Cryptocurrencies are definitely doomed as money. Moreover, they’ve already demonstrated obvious signs of a financial bubble. As a result, watchdogs have hurried to protect customers and stop their employment for suspicious activities. That’s what Bank of England Governor Mark Carney stressed on Friday.
Apparently, Carney didn’t call for an immediate ban on crypto assets, including Bitcoin, although he told that this stuff needs to be strictly regulated in rather a similar way to other elements of the financial system, and also emphasized they couldn’t effectively substitute old-school currencies.
In his speech he drew attention to the fact that digital currencies serve well as money only for a limited number of folks and also to a limited extent. Summarizing the value of all mentioned above Carney offers a gloomy verdict – they’re failing in many regards.
Carney, who actually heads a global financial rule-making body, dubbed the Financial Stability Board, openly expressed doubts as for crypto assets earlier in 2018. What’s more- his speech exclusively for a Scottish student economics conference paid much attention to this crucial nuance.

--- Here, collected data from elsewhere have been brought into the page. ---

File: src/hdl/gpio_rb_dp.sv
// Register file, pin state and result register of the GPIO register block.
module gpio_rb_dp
    import gpio_rb_pkg::*;
#(
    parameter int PIN_COUNT = PIN_COUNT_DEF
)
(
    input  logic                clk,
    input  logic                rst_n,
    input  dp_cmd_t             cmd,
    input  logic                op,
    input  logic [OFFSET_W-1:0] word_offset,
    input  logic [DATA_W-1:0]   write_data,
    input  logic [IO_PINS-1:0]  pad_levels,
    output dp_result_t          result
);

    // Pins that reach the ports; the rest have no visible effect
    localparam int EFF = (PIN_COUNT < IO_PINS) ? PIN_COUNT : IO_PINS;

    logic [FSEL_W-1:0] fsel_reg [FSEL_WORDS];
    logic [FSEL_W-1:0] fsel_next [FSEL_WORDS];
    logic [EFF-1:0]    latch_reg;
    logic [EFF-1:0]    latch_next;
    logic [1:0]        pull_code_reg;
    logic [1:0]        pull_code_next;
    logic [1:0]        pull_state_reg [EFF];
    logic [1:0]        pull_state_next [EFF];
    logic [DATA_W-1:0] read_data_reg;
    logic [DATA_W-1:0] read_data_next;
    logic              bad_reg;
    logic              bad_next;

    acc_dec_t          dec;
    logic              wr;
    logic [63:0]       half_sel;
    logic [EFF-1:0]    pin_sel;
    logic [63:0]       pads_ext;
    logic [FSEL_IDX_W-1:0] fsel_idx;

    logic [EFF-1:0]    enable_pins;
    logic [EFF-1:0]    up_pins;
    logic [EFF-1:0]    down_pins;

    assign dec      = decode_offset(word_offset);
    assign wr       = (op == OP_WRITE);
    assign half_sel = dec.upper ? {write_data, 32'h0} : {32'h0, write_data};
    assign pin_sel  = half_sel[EFF-1:0];
    assign pads_ext = 64'(pad_levels[EFF-1:0]);
    assign fsel_idx = word_offset[FSEL_IDX_W-1:0];

    always_comb
    begin
        fsel_next       = fsel_reg;
        latch_next      = latch_reg;
        pull_code_next  = pull_code_reg;
        pull_state_next = pull_state_reg;
        read_data_next  = '0;
        bad_next        = 1'b0;
        case (dec.region)
            RGN_FSEL:
            begin
                if (wr)
                begin
                    fsel_next[fsel_idx] = write_data[FSEL_W-1:0];
                end
                else
                begin
                    read_data_next = DATA_W'(fsel_reg[fsel_idx]);
                end
            end
            RGN_SET:
            begin
                if (wr)
                begin
                    latch_next = latch_reg | pin_sel;
                end
            end
            RGN_CLR:
            begin
                if (wr)
                begin
                    latch_next = latch_reg & ~pin_sel;
                end
            end
            RGN_LEV:
            begin
                if (!wr)
                begin
                    read_data_next = dec.upper ? pads_ext[63:32] : pads_ext[31:0];
                end
            end
            RGN_PUD:
            begin
                if (wr)
                begin
                    pull_code_next = write_data[1:0];
                end
                else
                begin
                    read_data_next = DATA_W'(pull_code_reg);
                end
            end
            RGN_PUDCLK:
            begin
                if (wr)
                begin
                    for (int n = 0; n < EFF; n++)
                    begin
                        if (pin_sel[n])
                        begin
                            pull_state_next[n] = pull_code_reg;
                        end
                    end
                end
            end
            default:
            begin
                bad_next = 1'b1;
            end
        endcase
    end

    always_ff @(posedge clk or negedge rst_n)
    begin
        if (!rst_n)
        begin
            for (int w = 0; w < FSEL_WORDS; w++)
            begin
                fsel_reg[w] <= '0;
            end
            for (int n = 0; n < EFF; n++)
            begin
                pull_state_reg[n] <= '0;
            end
            latch_reg     <= '0;
            pull_code_reg <= '0;
            read_data_reg <= '0;
            bad_reg       <= 1'b0;
        end
        else if (cmd.exec)
        begin
            fsel_reg       <= fsel_next;
            pull_state_reg <= pull_state_next;
            latch_reg      <= latch_next;
            pull_code_reg  <= pull_code_next;
            read_data_reg  <= read_data_next;
            bad_reg        <= bad_next;
        end
    end

    // Per-pin decode of the stored state
    for (genvar n = 0; n < EFF; n++)
    begin : g_pin
        assign enable_pins[n] = (fsel_reg[n / PINS_PER_FSEL]
                                 [(n % PINS_PER_FSEL) * FSEL_BITS +: FSEL_BITS] == FUNC_OUTPUT);
        assign up_pins[n]     = (pull_state_reg[n] == PULL_UP);
        assign down_pins[n]   = (pull_state_reg[n] == PULL_DOWN);
    end

    assign result.read_data    = read_data_reg;
    assign result.bad_offset   = bad_reg;
    assign result.drive_level  = IO_PINS'(latch_reg);
    assign result.drive_enable = IO_PINS'(enable_pins);
    assign result.pull_up_on   = IO_PINS'(up_pins);
    assign result.pull_down_on = IO_PINS'(down_pins);

    a_write_reads_zero: assert property (@(posedge clk) disable iff (!rst_n)
        (cmd.exec && wr) |=> (read_data_reg == '0))
        else $error("write returned nonzero read data");

    a_latch_only_by_set_clr: assert property (@(posedge clk) disable iff (!rst_n)
        (cmd.exec && dec.region != RGN_SET && dec.region != RGN_CLR) |=> $stable(latch_reg))
        else $error("output latch changed outside set/clear access");

    a_pull_exclusive: assert property (@(posedge clk) disable iff (!rst_n)
        (result.pull_up_on & result.pull_down_on) == '0)
        else $error("pin shows pull up and pull down together");

    a_bad_is_reserved: assert property (@(posedge clk) disable iff (!rst_n)
        cmd.exec |=> (bad_reg == $past(dec.region == RGN_RSVD)))
        else $error("reserved flag does not match decoded offset");

endmodule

He told that cryptocurrencies currently raise a bunch of problems closely connected with consumer as well as investor protection, money laundering, market integrity, tax evasion, terrorism financing, not to mention the circumvention of capital controls along with international sanctions.
Crypto assets currently pose rather a limited financial stability risk to the United Kingdom in general, perhaps because of major financial institutions’ minor involvement with them. However, for individual traders they can be too risky.
A great number of digital currencies have demonstrated the classic features of bubbles with fresh paradigm justifications, extrapolative price hopes reliant on spotting the greater fool as well as broadening retail enthusiasm, added Carney.
Bitcoin prices have edged down abruptly since December 2017.